TASK TO COMPLETE: Copy out the data line by line exactly, from its start to the line bearing "Of the two candidates, exp/raven", inclusive.

MATERIAL TO PROCESS:
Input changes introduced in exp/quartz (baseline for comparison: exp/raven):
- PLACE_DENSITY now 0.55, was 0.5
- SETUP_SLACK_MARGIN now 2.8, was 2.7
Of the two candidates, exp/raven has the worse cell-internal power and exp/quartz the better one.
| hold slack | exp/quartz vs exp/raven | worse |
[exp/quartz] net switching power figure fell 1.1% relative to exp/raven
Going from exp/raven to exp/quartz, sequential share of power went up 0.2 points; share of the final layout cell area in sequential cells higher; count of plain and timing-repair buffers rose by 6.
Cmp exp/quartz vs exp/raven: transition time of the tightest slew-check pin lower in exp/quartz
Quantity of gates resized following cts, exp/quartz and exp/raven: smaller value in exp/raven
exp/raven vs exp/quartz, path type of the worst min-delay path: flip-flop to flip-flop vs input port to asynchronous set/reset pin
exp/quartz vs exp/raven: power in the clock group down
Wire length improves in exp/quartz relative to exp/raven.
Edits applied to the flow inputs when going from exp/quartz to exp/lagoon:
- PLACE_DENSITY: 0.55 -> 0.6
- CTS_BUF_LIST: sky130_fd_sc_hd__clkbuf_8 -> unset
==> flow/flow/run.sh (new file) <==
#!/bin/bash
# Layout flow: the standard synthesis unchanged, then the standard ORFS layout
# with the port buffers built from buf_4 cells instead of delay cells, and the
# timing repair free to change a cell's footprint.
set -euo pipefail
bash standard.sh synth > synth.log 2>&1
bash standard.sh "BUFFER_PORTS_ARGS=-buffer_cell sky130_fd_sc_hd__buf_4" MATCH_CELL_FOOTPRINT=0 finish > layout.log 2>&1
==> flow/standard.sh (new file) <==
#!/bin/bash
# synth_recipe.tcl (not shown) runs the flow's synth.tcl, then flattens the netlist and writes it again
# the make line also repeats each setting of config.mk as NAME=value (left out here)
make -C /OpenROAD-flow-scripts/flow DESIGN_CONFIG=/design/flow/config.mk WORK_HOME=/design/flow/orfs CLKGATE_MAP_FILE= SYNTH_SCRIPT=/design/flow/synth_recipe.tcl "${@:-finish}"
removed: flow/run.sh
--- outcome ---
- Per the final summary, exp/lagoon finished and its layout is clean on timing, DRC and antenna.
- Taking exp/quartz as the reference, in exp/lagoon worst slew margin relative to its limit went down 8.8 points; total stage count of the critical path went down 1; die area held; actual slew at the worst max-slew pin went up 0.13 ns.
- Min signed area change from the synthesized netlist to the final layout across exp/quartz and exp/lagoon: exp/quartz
This is an optimization exercise on Yosys and OpenROAD, whose aim is a short achievable clock period and few clock cycles per item, not a production implementation.
The RTL was checked by simulation tests, not by an equivalence proof against the original design.
Power figures rest on the tool's default switching activity, not on a simulated workload.

==> 05-15: inputs <==
// window_sender_with_retx_timer_core
module window_sender_with_retx_timer_core (
  input  logic        clk,
  input  logic        rst_n,
  input  logic        in_tvalid,
  output logic        in_tready,
  input  logic [39:0] in_tdata,    
  input  logic [1:0]  in_tuser,    
  output logic        out_tvalid,
  input  logic        out_tready,
  output logic [79:0] out_tdata,   
  output logic [0:0]  out_tuser,   
  output logic        out_tlast,
  input  logic                              cfg_valid,
  output logic                              cfg_ready,
  input  logic [wsrt_pkg::CFG_IDX_W-1:0]    cfg_index,
  input  logic [wsrt_pkg::CFG_DATA_W-1:0]   cfg_data
);
clock: 9.0 ns
lec_check: 0
cap_margin: 20
core_margin: 2
core_utilization: 40
slew_margin: 20
tns_end_percent: 20
standard.sh (not shown) runs the stock make flow with config.mk's settings and CLKGATE_MAP_FILE= SYNTH_SCRIPT=/design/flow/synth_recipe.tcl, a recipe that flattens the netlist after the stock synthesis.
==> flow/flow/run.sh <==
#!/bin/bash
set -euo pipefail
bash standard.sh SETUP_SLACK_MARGIN=5.6 finish > standard_flow.log 2>&1
==> inputs of 05-12, as changes to 05-15 <==
--- a/flow/design.v
+++ b/flow/design.v
@@ -49,19 +49,22 @@
     logic [SW-1:0]     fam;         
     logic [SW-1:0]     fam1;        
     logic [SW-1:0]     lm;          
     logic [SW-1:0]     lmm;         
     logic [SW-1:0]     lmmm;        
     logic [SW-1:0]     flm;         
     logic [SW-1:0]     flm1;        
     logic [SEQ_W-1:0]  flow;
+    logic [SEGB_W-1:0] mss;
+    logic [HDR_W-1:0]  hdr;
+    logic [LEN_W-1:0]  msslen;      
     logic [SEQ_W-1:0]  prio;
   } run_t;
-  localparam int RUN_W = 8 + 3 * SEQ_W + 11 * SW;
+  localparam int RUN_W = 8 + 3 * SEQ_W + 11 * SW + SEGB_W + HDR_W + LEN_W;
 endpackage
 module wsrt_ctrl (
   input  logic                             clk,
   input  logic                             rst_n,
   input  logic                             in_tvalid,
   output logic                             in_tready,
   input  logic [wsrt_pkg::KIND_W-1:0]      in_kind,
   input  logic [wsrt_pkg::SEQ_W-1:0]       in_ack_seq,
@@ -69,49 +72,41 @@
   input  logic                             cfg_valid,
   output logic                             cfg_ready,
   input  logic [wsrt_pkg::CFG_IDX_W-1:0]   cfg_index,
   input  logic [wsrt_pkg::CFG_DATA_W-1:0]  cfg_data,
   output logic                             run_v,
   output wsrt_pkg::run_t                   run,
   input  logic                             run_pop,
   input  logic                             tmr_set,
-  input  logic                             tmr_armed,
-  output logic [wsrt_pkg::SEGB_W-1:0]      g_mss,
-  output logic [wsrt_pkg::HDR_W-1:0]       g_hdr,
-  output logic [wsrt_pkg::LEN_W-1:0]       g_msslen,
-  output logic [wsrt_pkg::SEQ_W-1:0]       g_flow
+  input  logic                             tmr_armed
 );
   localparam int SEQ_W      = wsrt_pkg::SEQ_W;
   localparam int SEGB_W     = wsrt_pkg::SEGB_W;
   localparam int HDR_W      = wsrt_pkg::HDR_W;
   localparam int WIN_W      = wsrt_pkg::WIN_W;
   localparam int SACK_CNT_W = wsrt_pkg::SACK_CNT_W;
   localparam int LEN_W      = wsrt_pkg::LEN_W;
   localparam int KIND_W     = wsrt_pkg::KIND_W;
   localparam int SACKED_W   = wsrt_pkg::SACKED_W;
   localparam int CNT_W      = wsrt_pkg::CNT_W;
   localparam int SW         = wsrt_pkg::SW;
   localparam logic [LEN_W-1:0] LEN_MAX = wsrt_pkg::LEN_MAX;
   localparam logic [CNT_W-1:0] SEG_CAP = wsrt_pkg::SEG_CAP;
-  localparam int QN   = 4;
+  localparam int QN   = 5;
   localparam int QC_W = $clog2(QN + 1);
   logic [SEGB_W-1:0] c_mss;        
   logic [HDR_W-1:0]  c_hdr;
   logic [SEQ_W-1:0]  c_flow;
   logic [WIN_W-1:0]  c_startcl;    
   logic [WIN_W-1:0]  c_limcl;      
   logic [SEQ_W-1:0]  c_retx;
   logic              c_prio;
   logic [LEN_W-1:0]  c_msslen;     
   assign cfg_ready = 1'b1;
-  assign g_mss     = c_mss;
-  assign g_hdr     = c_hdr;
-  assign g_msslen  = c_msslen;
-  assign g_flow    = c_flow;
   always_ff @(posedge clk) begin
     if (!rst_n) begin
       c_mss     <= wsrt_pkg::RST_SEGMENT_BYTES;
       c_hdr     <= wsrt_pkg::RST_HEADER_BYTES;
       c_flow    <= wsrt_pkg::RST_FLOW_BYTES;
       c_startcl <= wsrt_pkg::RST_START_WINDOW;
       c_limcl   <= wsrt_pkg::RST_WINDOW_LIMIT;
       c_retx    <= wsrt_pkg::RST_RETX_TICKS;
@@ -182,35 +177,33 @@
     st_lmmm <= st_sm + c_nm3;
   end
   logic                  iv;
   logic [KIND_W-1:0]     ik;
   logic [SEQ_W-1:0]      ia;
   logic [SACK_CNT_W-1:0] is_;
   logic                  can_r;     
   logic                  rdy_r;     
-  logic                  rdy;       
   logic                  a_go;
   logic                  iv_nxt;
   logic                  can_nxt;
   assign a_go      = iv && can_r;
-  assign rdy       = !iv || can_r;
   assign in_tready = rdy_r;
-  assign iv_nxt    = rdy ? in_tvalid : iv;
+  assign iv_nxt    = rdy_r ? in_tvalid : iv;
   always_ff @(posedge clk) begin
     if (!rst_n) begin
       iv    <= 1'b0;
       rdy_r <= 1'b1;
     end else begin
       iv    <= iv_nxt;
       rdy_r <= !iv_nxt || can_nxt;
     end
   end
   always_ff @(posedge clk) begin
-    if (rdy) begin
+    if (rdy_r) begin
       ik  <= in_kind;
       ia  <= in_ack_seq;
       is_ <= in_sack_count;
     end
   end
   logic [SEQ_W-1:0]    oldest;
   logic [WIN_W-1:0]    cwnd;
   logic [SACK_CNT_W-1:0] sk_cnt;    
@@ -352,31 +345,43 @@
     end
   end
   logic                  d1_v, d1_noloop, d1_force, d1_done, d1_tmr, d1_prio;
   logic [SEQ_W-1:0]      d1_a, d1_flow;
   logic [WIN_W-1:0]      d1_cw;
   logic [SACK_CNT_W-1:0] d1_skc;
   logic [SEGB_W-1:0]     d1_skm;
   logic [SEGB_W-1:0]     d1_mss;
+  logic [HDR_W-1:0]      d1_hdr;
+  logic [LEN_W-1:0]      d1_msslen;
+  logic [SW-1:0]         d1_nm1, d1_nm2, d1_nm3, d1_nm1m1, d1_fl2, d1_flm, d1_flm1;
   always_ff @(posedge clk) begin
     if (!rst_n) d1_v <= 1'b0;
     else        d1_v <= push && !bp;
   end
   always_ff @(posedge clk) begin
     d1_noloop <= p_noloop;
     d1_force  <= p_force;
     d1_done   <= p_done;
     d1_tmr    <= p_tmr;
     d1_a      <= p_a;
     d1_cw     <= p_cw;
     d1_skc    <= p_skc;
     d1_skm    <= p_skm;
     d1_flow   <= c_flow;
     d1_mss    <= c_mss;
+    d1_hdr    <= c_hdr;
+    d1_msslen <= c_msslen;
+    d1_nm1    <= c_nm1;
+    d1_nm2    <= c_nm2;
+    d1_nm3    <= c_nm3;
+    d1_nm1m1  <= c_nm1m1;
+    d1_fl2    <= c_fl2;
+    d1_flm    <= c_flm;
+    d1_flm1   <= c_flm1;
     d1_prio   <= c_prio;
   end
   logic [SW-1:0] e_a, e_flow, e_mss;
   logic [SW-1:0] pc [6];    
   logic [SW-1:0] ps [6];    
   assign e_a    = SW'(d1_a);
   assign e_flow = SW'(d1_flow);
   assign e_mss  = SW'(d1_mss);
@@ -411,48 +416,54 @@
     a_s10 = csa_s(a_s9, a_c9, a_c8);    a_c10 = csa_c(a_s9, a_c9, a_c8);
     u_s0 = csa_s(t_s2, t_c2, t_s3);     u_c0 = csa_c(t_s2, t_c2, t_s3);
     u_s1 = csa_s(t_c3, e_a, u_s0);      u_c1 = csa_c(t_c3, e_a, u_s0);
     u_s2 = csa_s(u_c0, u_s1, u_c1);     u_c2 = csa_c(u_c0, u_s1, u_c1);
   end
   logic                d2_v, d2_noloop, d2_force, d2_done, d2_tmr, d2_prio;
   logic                d2_agtf, d2_altf;
   logic [SEQ_W-1:0]    d2_a, d2_flow;
+  logic [SEGB_W-1:0]   d2_mss;
+  logic [HDR_W-1:0]    d2_hdr;
+  logic [LEN_W-1:0]    d2_msslen;
   logic [SW-1:0]       d2_ts, d2_tc, d2_as, d2_ac, d2_us, d2_uc;
   logic [SW-1:0]       d2_nm1, d2_nm2, d2_nm3, d2_nm1m1, d2_fl2;
   logic [SW-1:0]       d2_am, d2_fa, d2_flm, d2_flm1;
   always_ff @(posedge clk) begin
     if (!rst_n) d2_v <= 1'b0;
     else        d2_v <= d1_v;
   end
   always_ff @(posedge clk) begin
     d2_noloop <= d1_noloop;
     d2_force  <= d1_force;
     d2_done   <= d1_done;
     d2_tmr    <= d1_tmr;
     d2_prio   <= d1_prio;
     d2_a      <= d1_a;
     d2_flow   <= d1_flow;
+    d2_mss    <= d1_mss;
+    d2_hdr    <= d1_hdr;
+    d2_msslen <= d1_msslen;
     d2_agtf   <= d1_a > d1_flow;
     d2_altf   <= d1_a < d1_flow;
     d2_ts     <= t_s9;
     d2_tc     <= t_c9;
     d2_as     <= a_s10;
     d2_ac     <= a_c10;
     d2_us     <= u_s2;
     d2_uc     <= u_c2;
-    d2_nm1    <= '0 - e_mss;
-    d2_nm2    <= '0 - (e_mss << 1);
-    d2_nm3    <= '0 - (e_mss << 1) - e_mss;
-    d2_nm1m1  <= ~e_mss;
-    d2_fl2    <= e_flow + SW'(2);
-    d2_am     <= e_a - e_mss;
+    d2_nm1    <= d1_nm1;
+    d2_nm2    <= d1_nm2;
+    d2_nm3    <= d1_nm3;
+    d2_nm1m1  <= d1_nm1m1;
+    d2_fl2    <= d1_fl2;
+    d2_am     <= e_a + d1_nm1;
     d2_fa     <= e_flow - e_a;
-    d2_flm    <= e_flow - e_mss;
-    d2_flm1   <= e_flow + ~e_mss;
+    d2_flm    <= d1_flm;
+    d2_flm1   <= d1_flm1;
   end
   wsrt_pkg::run_t nr;
   logic [SW-1:0]  pd;       
   always_comb begin
     nr.noloop    = d2_noloop;
     nr.force_a   = d2_force;
     nr.done_pend = d2_done;
     nr.tmr_unk   = d2_tmr;
@@ -467,16 +478,19 @@
     nr.lmm       = csa_s(d2_as, d2_ac, d2_nm2) + csa_c(d2_as, d2_ac, d2_nm2);
     nr.lmmm      = csa_s(d2_as, d2_ac, d2_nm3) + csa_c(d2_as, d2_ac, d2_nm3);
     nr.fa        = d2_fa;
     nr.fam       = d2_fa + d2_nm1;
     nr.fam1      = d2_fa + d2_nm1m1;
     nr.flm       = d2_flm;
     nr.flm1      = d2_flm1;
     nr.flow      = d2_flow;
+    nr.mss       = d2_mss;
+    nr.hdr       = d2_hdr;
+    nr.msslen    = d2_msslen;
     pd           = csa_s(d2_fl2, ~d2_us, ~d2_uc) + csa_c(d2_fl2, ~d2_us, ~d2_uc);
     nr.prio      = d2_prio ? SEQ_W'(1)
                  : (!pd[SW-1] && (pd != '0)) ? pd[SEQ_W-1:0] : '0;
     nr.goa       = !d2_noloop && !nr.ra[SW-1] && nr.fapos;
   end
   wsrt_pkg::run_t d3;
   logic           d3_v;
   always_ff @(posedge clk) begin
@@ -504,16 +518,19 @@
     sr.fam       = c_flm;
     sr.fam1      = c_flm1;
     sr.lm        = st_ra;
     sr.lmm       = st_ram;
     sr.lmmm      = st_lmmm;
     sr.flm       = c_flm;
     sr.flm1      = c_flm1;
     sr.flow      = c_flow;
+    sr.mss       = c_mss;
+    sr.hdr       = c_hdr;
+    sr.msslen    = c_msslen;
     sr.prio      = c_prio ? SEQ_W'(1) : c_flow;
   end
   logic           q_in_v;
   wsrt_pkg::run_t q_in;
   assign q_in_v = d3_v || bp;
   assign q_in   = d3_v ? d3 : sr;
   localparam int RW = wsrt_pkg::RUN_W;
   logic [QN*RW-1:0] qf;     
@@ -539,20 +556,16 @@
 module wsrt_dp (
   input  logic                          clk,
   input  logic                          rst_n,
   input  logic                          run_v,
   input  wsrt_pkg::run_t                run,
   output logic                          run_pop,
   output logic                          tmr_set,
   output logic                          tmr_armed,
-  input  logic [wsrt_pkg::SEGB_W-1:0]   b_mss,
-  input  logic [wsrt_pkg::HDR_W-1:0]    b_hdr,
-  input  logic [wsrt_pkg::LEN_W-1:0]    b_msslen,
-  input  logic [wsrt_pkg::SEQ_W-1:0]    b_flow,
   output logic                          out_valid,
   input  logic                          out_ready,
   output logic                          out_kind,
   output logic [wsrt_pkg::SEQ_W-1:0]    out_seq,
   output logic [wsrt_pkg::LEN_W-1:0]    out_len,
   output logic [wsrt_pkg::SEQ_W-1:0]    out_prio,
   output logic                          out_last
 );
@@ -568,16 +581,20 @@
   localparam int SW         = wsrt_pkg::SW;
   localparam logic [LEN_W-1:0] LEN_MAX = wsrt_pkg::LEN_MAX;
   localparam logic [CNT_W-1:0] SEG_CAP = wsrt_pkg::SEG_CAP;
   logic              go;         
   logic              done_go;    
   logic [SEQ_W-1:0]  nxt;
   logic [SW-1:0]     f, fm, fm1, r, rm;
   logic [CNT_W-1:0]  sent;
+  logic [SEGB_W-1:0] b_mss;
+  logic [SEQ_W-1:0]  b_flow;
+  logic [HDR_W-1:0]  b_hdr;
+  logic [LEN_W-1:0]  b_msslen;
   logic [SEQ_W-1:0]  b_prio;
   logic              b_done;
   logic              sk_v;
   logic              sk_kind;
   logic [SEQ_W-1:0]  sk_seq;
   logic [LEN_W-1:0]  sk_len;
   logic [SEQ_W-1:0]  sk_prio;
   logic              sk_last;
@@ -686,16 +703,20 @@
         done_go  <= !h_go && run.done_pend;
         nxt      <= h_nxt;
         f        <= h_f;
         fm       <= h_fm;
         fm1      <= h_fm1;
         r        <= h_r;
         rm       <= h_rm;
         sent     <= '0;
+        b_mss    <= run.mss;
+        b_flow   <= run.flow;
+        b_hdr    <= run.hdr;
+        b_msslen <= run.msslen;
         b_prio   <= run.prio;
         b_done   <= run.done_pend;
       end else begin
         go      <= 1'b0;
         done_go <= go && b_done;
         if (go) nxt <= over ? b_flow : nxt_inc;
       end
     end
@@ -772,20 +793,16 @@
   input  logic [wsrt_pkg::CFG_IDX_W-1:0]    cfg_index,
   input  logic [wsrt_pkg::CFG_DATA_W-1:0]   cfg_data
 );
   wsrt_pkg::run_t run;
   logic           run_v;
   logic           run_pop;
   logic           tmr_set;
   logic           tmr_armed;
-  logic [wsrt_pkg::SEGB_W-1:0] g_mss;
-  logic [wsrt_pkg::HDR_W-1:0]  g_hdr;
-  logic [wsrt_pkg::LEN_W-1:0]  g_msslen;
-  logic [wsrt_pkg::SEQ_W-1:0]  g_flow;
   logic                         res_kind;
   logic [wsrt_pkg::SEQ_W-1:0]   res_seq;
   logic [wsrt_pkg::LEN_W-1:0]   res_len;
   logic [wsrt_pkg::SEQ_W-1:0]   res_prio;
   wsrt_ctrl u_ctrl (
     .clk           (clk),
     .rst_n         (rst_n),
     .in_tvalid     (in_tvalid),
@@ -796,34 +813,26 @@
     .cfg_valid     (cfg_valid),
     .cfg_ready     (cfg_ready),
     .cfg_index     (cfg_index),
     .cfg_data      (cfg_data),
     .run_v         (run_v),
     .run           (run),
     .run_pop       (run_pop),
     .tmr_set       (tmr_set),
-    .tmr_armed     (tmr_armed),
-    .g_mss         (g_mss),
-    .g_hdr         (g_hdr),
-    .g_msslen      (g_msslen),
-    .g_flow        (g_flow)
+    .tmr_armed     (tmr_armed)
   );
   wsrt_dp u_dp (
     .clk       (clk),
     .rst_n     (rst_n),
     .run_v     (run_v),
     .run       (run),
     .run_pop   (run_pop),
     .tmr_set   (tmr_set),
     .tmr_armed (tmr_armed),
-    .b_mss     (g_mss),
-    .b_hdr     (g_hdr),
-    .b_msslen  (g_msslen),
-    .b_flow    (g_flow),
     .out_valid (out_tvalid),
     .out_ready (out_tready),
     .out_kind  (res_kind),
     .out_seq   (res_seq),
     .out_len   (res_len),
     .out_prio  (res_prio),
     .out_last  (out_tlast)
   );
==> flow/run.sh (new file) <==
#!/bin/bash
# synth_recipe.tcl (not shown) runs the flow's synth.tcl, then flattens the netlist and writes it again
# the make line also repeats each setting of config.mk as NAME=value (left out here)
make -C /OpenROAD-flow-scripts/flow DESIGN_CONFIG=/design/flow/config.mk WORK_HOME=/design/flow/orfs CLKGATE_MAP_FILE= SYNTH_SCRIPT=/design/flow/synth_recipe.tcl finish
- ABC_CLOCK_PERIOD_IN_PS: not set -> 3500
- SETUP_SLACK_MARGIN: not set -> 5
- TNS_END_PERCENT: 20 -> 100
removed: flow/flow/run.sh
removed: flow/standard.sh
==> inputs of 04-06, as changes to 05-15 <==
--- a/flow/design.v
+++ b/flow/design.v
@@ -182,35 +182,33 @@
     st_lmmm <= st_sm + c_nm3;
   end
   logic                  iv;
   logic [KIND_W-1:0]     ik;
   logic [SEQ_W-1:0]      ia;
   logic [SACK_CNT_W-1:0] is_;
   logic                  can_r;     
   logic                  rdy_r;     
-  logic                  rdy;       
   logic                  a_go;
   logic                  iv_nxt;
   logic                  can_nxt;
   assign a_go      = iv && can_r;
-  assign rdy       = !iv || can_r;
   assign in_tready = rdy_r;
-  assign iv_nxt    = rdy ? in_tvalid : iv;
+  assign iv_nxt    = rdy_r ? in_tvalid : iv;
   always_ff @(posedge clk) begin
     if (!rst_n) begin
       iv    <= 1'b0;
       rdy_r <= 1'b1;
     end else begin
       iv    <= iv_nxt;
       rdy_r <= !iv_nxt || can_nxt;
     end
   end
   always_ff @(posedge clk) begin
-    if (rdy) begin
+    if (rdy_r) begin
       ik  <= in_kind;
       ia  <= in_ack_seq;
       is_ <= in_sack_count;
     end
   end
   logic [SEQ_W-1:0]    oldest;
   logic [WIN_W-1:0]    cwnd;
   logic [SACK_CNT_W-1:0] sk_cnt;    
==> flow/run.sh (new file) <==
#!/bin/bash
# synth_recipe.tcl (not shown) runs the flow's synth.tcl, then flattens the netlist and writes it again
# the make line also repeats each setting of config.mk as NAME=value (left out here)
make -C /OpenROAD-flow-scripts/flow DESIGN_CONFIG=/design/flow/config.mk WORK_HOME=/design/flow/orfs CLKGATE_MAP_FILE= SYNTH_SCRIPT=/design/flow/synth_recipe.tcl finish
- ABC_CLOCK_PERIOD_IN_PS: not set -> 3500
- SETUP_SLACK_MARGIN: not set -> 5
- TNS_END_PERCENT: 20 -> 100
removed: flow/flow/run.sh
removed: flow/standard.sh
==> comparison table <==
Outcome: 05-12 complete, no violations; 04-06 complete, no violations; 05-15 complete, no violations
R2R Path Start: 05-12 u_ctrl.d2_fa[3]$_DFF_P_; 04-06 u_dp.nxt[0]$_SDFFE_PN0N_; 05-15 u_dp.nxt[14]$_SDFFE_PN0N_
Finished Core Util: 05-12 0.468; 04-06 0.470; 05-15 0.518
Post-layout minimum cycle time: 05-12 4.24 ns; 04-06 4.25 ns; 05-15 4.20 ns
Reg2reg end: 05-12 u_ctrl.d3[343]$_DFF_P_; 04-06 u_dp.go$_SDFFE_PN0P_; 05-15 u_dp.done_go$_SDFFE_PN0P_
Synth Register Bits: 05-12 4544; 04-06 3554; 05-15 3554
Met2 WL: 05-12 314 mm; 04-06 280 mm; 05-15 307 mm
Endpoint, Worst Hold: 05-12 u_ctrl.d2_nm1m1[13]$_DFF_P_; 04-06 u_ctrl.d3[483]$_DFF_P_; 05-15 u_ctrl.d3[453]$_DFF_P_
Amount of wire on met3 after detailed routing: 05-12 68.4 mm; 04-06 67.7 mm; 05-15 95.8 mm
Post-route fraction of the period consumed by the critical path: 05-12 0.471; 04-06 0.472; 05-15 0.467
Global-route wire length before repair: 05-12 976 mm; 04-06 880 mm; 05-15 951 mm
XOR/XNOR share of the synthesized area: 05-12 0.0299; 04-06 0.0382; 05-15 0.0396
Max Fanout on Critical Path: 05-12 4; 04-06 5; 05-15 9
Cell repeated most along the worst path: 05-12 a21oi_1; 04-06 a2111oi_4; 05-15 -
Part of the total power dissipated in the clock network: 05-12 0.204; 04-06 0.196; 05-15 0.188
Final total power: 05-12 97.1 mW; 04-06 83.2 mW; 05-15 86.8 mW
Global router's overall resource usage: 05-12 0.263; 04-06 0.276; 05-15 0.307
Reg2Reg Setup Slack: 05-12 4.76 ns; 04-06 4.75 ns; 05-15 4.80 ns
Psw: 05-12 38.8 mW; 04-06 34.6 mW; 05-15 35.5 mW
Sequential fraction of the synthesis area: 05-12 0.585; 04-06 0.530; 05-15 0.533
Largest net degree at the start of global routing: 05-12 175; 04-06 139; 05-15 175
Testbench counts of 05-15, summed over its fixed seeds: cycles 4,583, items 2,304.
Testbench counts of 05-12, summed over its fixed seeds: cycles 4,570, items 2,304.
Testbench counts of 04-06, summed over its fixed seeds: cycles 4,583, items 2,304.

[what the ideal ports hide]
The flow's constraints put no driver on any port. The routed layouts listed below were extracted and timed again, unchanged, in two steps.
Step 1 sets driving cells, clkbuf_16 on the clock port and buf_2 on the other inputs (assumed; they add their load-dependent delay and slew).
Step 2 adds t to the input delays and takes it off the output delays; t is the mean of the earliest and latest rising clock arrival at the registers after step 1. Input paths then give back, and output paths get back, about the clock's delay inside the block.
Three values: ideal, step 1, step 2; two values: the first two.
| run | shift t [ns] | slack for setup (ns) | worst setup path after step 2 |
|---|---|---|---|
| 05-15 | 1.106 | 4.798 / 4.798 / 3.810 | input to register |
| 05-12 | 1.150 | 4.759 / 4.759 / 4.242 | input to register |
| 04-06 | 1.108 | 4.752 / 4.752 / 3.871 | input to register |
After both steps every run listed still meets setup and hold. The setup slack of 05-15, which loses most, moves by 0.000 ns with the drivers and by -0.988 ns with both steps.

REPLY TO THE TASK:
Input changes introduced in exp/quartz (baseline for comparison: exp/raven):
- PLACE_DENSITY now 0.55, was 0.5
- SETUP_SLACK_MARGIN now 2.8, was 2.7
Of the two candidates, exp/raven has the worse cell-internal power and exp/quartz the better one.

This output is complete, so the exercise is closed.